The caveats are real. No free trial means committing money before knowing whether the platform fits a particular workflow. The backtesting UI has rough edges. Single-account traders with fewer than 3 strategies will find the Basic Plan sufficient, but anyone running multiple accounts or using trade replay will need to pay $49/month. That is not expensive for what it delivers, but it is more than Edgewonk ($169/year, one-time payment structure) and more than a basic spreadsheet setup.
For a part-time trader logging 5 trades a week and not doing structured replay or backtesting work, TradeZella is probably more than necessary. For a full-time or near-full-time active trader, especially one managing prop firm accounts where consistency metrics matter, it pays for itself quickly.

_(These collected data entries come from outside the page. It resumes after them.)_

**src/rtl/time_tick_scaler_unit_defines.svh**
```systemverilog
// Assertion macros for the time tick scaler back end.
// No dependencies.
`ifndef TIME_TICK_SCALER_UNIT_DEFINES_SVH
`define TIME_TICK_SCALER_UNIT_DEFINES_SVH

// Check an implication on every clock edge outside reset.
`define TTS_ASSERT_IMPL(label, clk, rst_n, ante, cons, msg) \
  label: assert property (@(posedge clk) disable iff (!rst_n) (ante) |-> (cons)) \
    else $error(msg);

// Check an implication in the next cycle outside reset.
`define TTS_ASSERT_NEXT(label, clk, rst_n, ante, cons, msg) \
  label: assert property (@(posedge clk) disable iff (!rst_n) (ante) |=> (cons)) \
    else $error(msg);

`endif

```
**src/rtl/tts_pkg.sv**
```systemverilog
// Shared types and constants of the time tick scaler.
// No dependencies.
`timescale 1ns / 1ps
`default_nettype none
package tts_pkg;
  typedef enum logic [1:0] {
    CMD_NS_TO_TICKS = 2'd0,
    CMD_US_TO_TICKS = 2'd1,
    CMD_TICKS_TO_NS = 2'd2,
    CMD_UNUSED      = 2'd3
  } cmd_e;

  typedef enum logic [1:0] {
    ST_EXACT = 2'd0,
    ST_SAT   = 2'd1,
    ST_ZDIV  = 2'd2,
    ST_RSVD  = 2'd3
  } status_e;

  localparam int unsigned FreqW = 40;
  localparam int unsigned ValW  = 64;
  localparam logic [FreqW-1:0] NsPerS = 40'd1000000000;
  localparam logic [FreqW-1:0] UsPerS = 40'd1000000;

  typedef struct packed {
    logic             fast;
    status_e          status;
    logic [ValW-1:0]  value;
    logic [FreqW-1:0] mul;
    logic [FreqW-1:0] div;
  } job_t;
endpackage
`default_nettype wire

```
**src/rtl/tts_front.sv**
```systemverilog
// Front end: accepts beats, picks multiplier and divisor, flags trivial cases.
// Depends on tts_pkg.
`timescale 1ns / 1ps
`default_nettype none
module tts_front import tts_pkg::*; (
  input  wire logic             clk_i,
  input  wire logic             rst_ni,
  input  wire logic             valid_i,
  output logic                  ready_o,
  input  wire logic [1:0]       cmd_i,
  input  wire logic [ValW-1:0]  value_i,
  input  wire logic [FreqW-1:0] freq_i,
  output logic                  job_valid_o,
  input  wire logic             job_ready_i,
  output job_t                  job_o
);
  logic vld_q;
  job_t job_q, job_d;

  assign ready_o     = !vld_q || job_ready_i;
  assign job_valid_o = vld_q;
  assign job_o       = job_q;

  always_comb begin
    job_d.value  = value_i;
    job_d.mul    = freq_i;
    job_d.div    = NsPerS;
    job_d.fast   = 1'b0;
    job_d.status = ST_EXACT;
    unique case (cmd_e'(cmd_i))
      CMD_NS_TO_TICKS: job_d.div = NsPerS;
      CMD_US_TO_TICKS: job_d.div = UsPerS;
      CMD_TICKS_TO_NS: begin
        job_d.mul = NsPerS;
        job_d.div = freq_i;
        if (freq_i == '0) begin
          job_d.fast   = 1'b1;
          job_d.status = ST_ZDIV;
        end
      end
      default: job_d.fast = 1'b1;
    endcase
  end

  always_ff @(posedge clk_i or negedge rst_ni) begin
    if (!rst_ni) begin
      vld_q <= 1'b0;
    end else if (ready_o) begin
      vld_q <= valid_i;
    end
  end

  always_ff @(posedge clk_i) begin
    if (ready_o && valid_i) begin
      job_q <= job_d;
    end
  end
endmodule
`default_nettype wire

```
**config.mk**
```make
export PLATFORM = sky130hd
export DESIGN_NAME = tts_front
export DESIGN_NICKNAME = d
export VERILOG_FILES = /design/src/rtl/time_tick_scaler_unit_defines.svh /design/src/rtl/tts_pkg.sv /design/src/rtl/tts_front.sv
export SDC_FILE = /design/constraint.sdc
export NUM_CORES = 1
export LEC_CHECK = 0
export BUFFER_PORTS_ARGS = -buffer_cell sky130_fd_sc_hd__buf_2
export CELL_PAD_IN_SITES_DETAIL_PLACEMENT = 0
export CELL_PAD_IN_SITES_GLOBAL_PLACEMENT = 1
export CORE_AREA = 2 2 124 126
export DETAILED_ROUTE_END_ITERATION = 7
export DIE_AREA = 0 0 126 128
export GPL_TIMING_DRIVEN = 1
export MAX_ROUTING_LAYER = met4
export PLACE_DENSITY_LB_ADDON = 0.3
export SYNTH_ARGS = -nofsm -noshare
export SYNTH_HDL_FRONTEND = slang
export SYNTH_SLANG_ARGS = --single-unit
```
**constraint.sdc**
```tcl
create_clock -name clk_i -period 5.65 [get_ports clk_i]
set_input_delay 1.13 -clock clk_i [delete_from_list [all_inputs] [get_ports clk_i]]
set_output_delay 1.13 -clock clk_i [all_outputs]
set_load 0.01 [all_outputs]
```
; ---- Word level (Yosys, flattened, before mapping)
; Cells that the tools add are included.
[op_classes]
eq_ne = 2
n_mux = 3
n_reduce_logical = 6
[ops]
columns = cell, n
row1 = 40-bit one-hot mux with 2 select lines, 1
row2 = 40-bit zero test, 1
row3 = 3-bit two-way mux, 1
row4 = 2-bit by 1-bit == test with 1-bit output (second input constant), 1
row5 = 2-bit == test (second input constant), 1
row6 = 2-bit zero test, 1
row7 = 1-bit one-hot mux with 2 select lines, 1
row8 = 2-bit OR reduction, 1
row9 = 1-bit logical AND, 1
row10 = 1-bit zero test, 1
row11 = 1-bit logical OR, 1
[word_totals]
regBits = 148
inputBits = 110
elab_cells = 17

; ---- Longest topological paths before layout
; Gate-level depths: netlist of run 1.
[depth]
ltp_word = 3
mapped_depth = 7

; ---- Worst setup path after synthesis of run 1
; Ideal clock, no wire load.
[synth_path]
kind = input to register
startpoint = input port job_ready_i
endpoint = register job_q, in the netlist job_o[0] (enable)
setup_time_ns = 0.523
arrival_ns = 4.695
t_required_ns = 5.127
path_slack_ns = 0.432
cell_stages = 2
n_path_buf = 0
path_cell_list = nand2b_1 > and2_1
[synth_between]
elab_chain_cells = 2
[synth_lines]
columns = item, line
row1 = from (decl), tts_front.sv:14  ; input wire logic job_ready_i,
row2 = 1-bit logical OR, tts_front.sv:20  ; assign ready_o = !vld_q || job_ready_i;
row3 = 1-bit logical AND, tts_front.sv:54  ; if (ready_o && valid_i) begin
row4 = to (signal assigned), tts_front.sv:55  ; job_q <= job_d;
row5 = to (decl), tts_front.sv:18  ; job_t job_q, job_d;
; No other way between the ends.
; A chain may end at the register's enable or synchronous reset.

; ---- Final worst setup path of run 1
[layout_path]
startpoint = input port job_ready_i
endpoint = output port ready_o
[layout_between]
elab_chain_cells = 1
[layout_lines]
columns = item, line
row1 = 1-bit logical OR, tts_front.sv:20
row2 = to (decl), tts_front.sv:9  ; output logic ready_o,
; No other way between the ends.

==> results of run 1 <==
kinds of logic after synthesis:
kind of cell,count (synthesis),share of synthesized area (%)
buf+inv,13,1.196
flops,147,84.33
fa+ha+maj,3,0.7180
simple gates,113,13.09
other cells,1,0.07172
compound gates,4,0.5982
synthesized netlist by cell type, drive strengths merged, types with 2 or more instances:
cell type,instances
nand2,26
inv,2
and2,25
nand2b,2
clkbuf,6
a21oi,3
or2,13
buf,4
ha,3
nor4,8
nand4,2
nor2b,31
edfxtp,146
nor3,2
nor2,2
area by class of cell:
class                      instances  share of cell area [%]
clock inverter                    13                   2.504
multi-input combinational        121                   10.37
antenna                            1                 0.03407
inverter                           3                  0.1533
clock buffer                      19                   5.893
tap                              188                   3.202
sequential                       147                   60.02
timing repair buffer             260                   17.82
power by group through the flow:
| stage | logic, W | clock network [W] | registers [W] |
|---|---|---|---|
| detailed placement | 0.000218 | 0 | 0.00131 |
| finish | 0.000213 | 0.00116 | 0.00129 |
| CTS | 0.000218 | 0.00119 | 0.00129 |
| global placement | 0.000213 | 0 | 0.00131 |
| global route | 0.000234 | 0.00125 | 0.00130 |
| floorplan | 0.0000576 | 0 | 0.00136 |
registers in the layout, indices dropped and copies added, names as in the netlist:
name / flops
job_o: 146
job_valid_o: 1
worst max-delay path, cell delays in order:
cell      delay (ns)
buf_2           0.09
nand2b_1        0.16
buf_2           0.15
per-layer routing:
metal | part of all wire (%) | global-route usage [%]
met5 | 0 | -
met2 | 51 | 25.87
met3 | 9.3 | 6.302
met4 | 0.95 | 6.529
met1 | 39 | 18.62
final timing paths:
path                                    end  slack, ns        start  cells after the start
worst max-delay path                ready_o       2.99  job_ready_i                      3
worst min register to register  job_valid_o       0.55  job_valid_o                      2
min in group clk_i              job_valid_o       0.55  job_valid_o                      2
worst min-delay path            job_valid_o       0.48       rst_ni                      1
max in group asynchronous       job_valid_o       5.08       rst_ni                      1
worst max register to register    job_o[20]       3.46  job_valid_o                      3
per-stage QoR:
| stage | worst slack (ns) | total power (W) | area [sq um] | utilization [%] |
|---|---|---|---|---|
| floorplan | 0.4316 | 0.001415 | 5229 | - |
| global placement | 2.647 | 0.001526 | 6726 | 45.25 |
| detailed placement | 2.585 | 0.001533 | 6726 | 45.25 |
| CTS | 2.991 | 0.002705 | 7343 | 49.40 |
| global route | 2.925 | 0.002779 | 7346 | 49.42 |
| finish | 2.993 | 0.002667 | 7346 | 49.42 |
==> out/results.tsv, run 1 <==
stage	metric	value	unit
setup_path	crit path capture type	output port	
synth	register area share after synthesis	84.33	%
drt	DR WL/cell	16.72	microns
pwr	combinational share of power	8.0	%
timing	fin crit period	2.657	ns
timing	fin. max-slew vios	0	
timing	Final Hold Fails	0	
synth	Unique masters post-synth	26	
pwr	total net switching power	0.0005653	W
timing	max_slew headroom	48.39	%
synth	Post-synth EDFFs	146	
die	row count	45	
status	status	finished, final reports clean	
die	Die H	128	microns
layout	fin cells	752	
synth	Syn Inst Count	281	
pwr	Sw Share	21.19	%
grt	antenna violations before repair	1	
min_path	worst min path class	in2async	
pwr	maximum vdd drop	0.1847	mV
setup_path	Worst Path Required	4.52	ns
timing	Final Skew	0.008209	ns
synth	Synth area leader	edfxtp_1	
run	Max-Cap Viols	0	
clock_tree	Clock Tree Buf Depth	2	
layout	FF+latch area	4409	sq um
synth	syn nets	394	
layout	most frequent cells in the layout	257 x buf_2, 146 x edfxtp_1, 31 x nor2b_1	
grt	first-pass GRT wire length	18710	microns
drt	# DRC	0	
die	DIE WIDTH	126	microns
drt	drt first pass iters	4	
setup_path	Crit Path Class	in2out	
layout	share of cells above drive strength 1	55.06	%
pwr	Int Power	0.002102	W
drt	vias post-DR	3324	
clock_tree	post_cts resized	0	
drt	Total Routed Length	12570	microns
synth	commonest register cell after synthesis	edfxtp_1	
synth	synth top area cells	edfxtp_1 84%, nor2b_1 3.7%, and2_1 3.0%	
placement	placed insts	719	
clock_tree	Num CTS Buffers	17	
timing	Worst-Margin Slew	0.7742	ns
layout	nets	663	
clock_tree	H-tree levels	4	
synth	Avg Inst Size Synth	18.61	sq um
die	DIE AREA	16130	sq um
clock_tree	# clock sinks	147	
placement	GPL Wtd Cong	0.7636	
placement	port buffer count	257	
grt	largest net degree at the start of global routing	74	
pwr	Clk pwr share	43.6	%
timing	Period Utilization, post-route	47.03	%
pwr	PD cells	363.1	nW/um^2
drt	initial drt markers	211	
grt	Total GRT Usage	16.26	%
timing	Setup TNS Final	0	ns
setup_path	Setup crit start kind	input port	
timing	fmax	376.3	MHz
layout	filler cell count	1333	
synth	post-synthesis register bit count	147	
grt	GR Overflow Total	0	
placement	Post-DP HPWL	9300	microns
die	Core Box Area	14860	sq um
layout	commonest non-fill, non-tap cell in the layout	buf_2	
layout	area growth from synthesis to layout	40.49	%
setup_path	Worst EP arrival	1.53	ns
clock_tree	CTS tree	yes	
timing	Hold Slack	0.4811	ns
timing	Final setup violation count	0	
synth	yosys warns	0	
layout	area of the multi-input gates	762.0	sq um
drt	routed vias/inst	4.420	
die	initial core utilization	35.18	%
pwr	leakage power	3.045	nW
drt	post-route ant nets	0	
grt	vias in the first global route	3343	
clock_tree	Skew-Pair Late Insertion Delay	0.41	ns
clock_tree	postcts setup bufs	0	
synth	Post-Syn Area	5229	sq um
pwr	Reg power frac	48.4	%
die	# IOs	259	
timing	RSZ-0062 raised after global routing	false	
clock_tree	clock root buffer master	clkbuf_16	
synth	asr flop ratio synth	0.6803	%
setup_path	largest fanout on the critical path	3	
synth	area share of the largest cell type after synthesis	83.85	%
clock_tree	hold bufs inserted after CTS	0	
clock_tree	Worst-path clk slew	0.06	ns
(Power assumes the default switching activity.)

Winner: TradeZella Premium for serious active traders and prop firm participants. Consider instead: Edgewonk if cost is the primary constraint and replay is not a priority.
See Also: Edgewonk Review
Pros
- Automated trade importing from 30+ brokers eliminates manual data entry
- Trade replay with Level II and times and sales data is rare at this price point
- Analytics surface behavioral patterns (tilt, time-of-day performance) that P&L summaries miss
- Zella Score tracks consistency metrics directly relevant to prop firm trading
- Multi-timeframe backtesting with a decade of historical data across stocks, forex, futures, and crypto
Cons
- No free trial and no refunds once a period is paid; commitment is required before testing the platform
- Trade replay is locked to Premium ($49/month); Basic Plan traders cannot access it
- Backtesting UI differs from standard TradingView, with reported bugs in the integrated interface
- No desktop app; the platform is web-only, and mobile experience is significantly degraded compared to desktop
- Trustpilot has flagged that TradeZella displays its rating content incorrectly on its own site
Frequently Asked Questions
What is TradeZella?
TradeZella is a web-based trading journal and analytics platform founded in 2020 by Umar Ashraf and headquartered in Miami, Florida. It imports trades automatically from more than 30 brokers, then surfaces analytics most broker statements ignore, such as best and worst times of day, performance by tagged setup, drawdown by session, and a Tilt Meter that flags revenge-trading behavior. It also includes backtesting and tick-by-tick trade replay in a single subscription.
How much does TradeZella cost?
TradeZella has two plans. Basic is $29 per month or $288 per year and covers one account, three playbooks, reporting, and backtesting. Premium is $49 per month or $396 per year and adds unlimited accounts and playbooks plus trade replay. There is no free trial, and payments are non-refundable once a billing period begins.
What is the difference between TradeZella’s backtesting and trade replay?
Backtesting lets a trader make hypothetical trades on historical market data to test a strategy across any timeframe, using a white-labeled TradingView engine with over a decade of data. Trade replay instead replays a trader’s own imported trades on the real chart, tick by tick, with Level II and times-and-sales data, so they can review exactly what happened around their actual entries and exits. Trade replay is exclusive to the Premium plan.
Is TradeZella worth it for prop firm traders?
For most, yes. The Zella Score is a proprietary 0-to-100 metric that grades consistency and discipline rather than raw profitability, tracking the same behaviors prop firms reward. Drawdown visualization, tilt detection, and playbook-level performance breakdowns all map directly to managing strict prop firm rules. The main trade-offs are no free trial, no refunds once billing starts, and a web-only platform with a weaker mobile experience.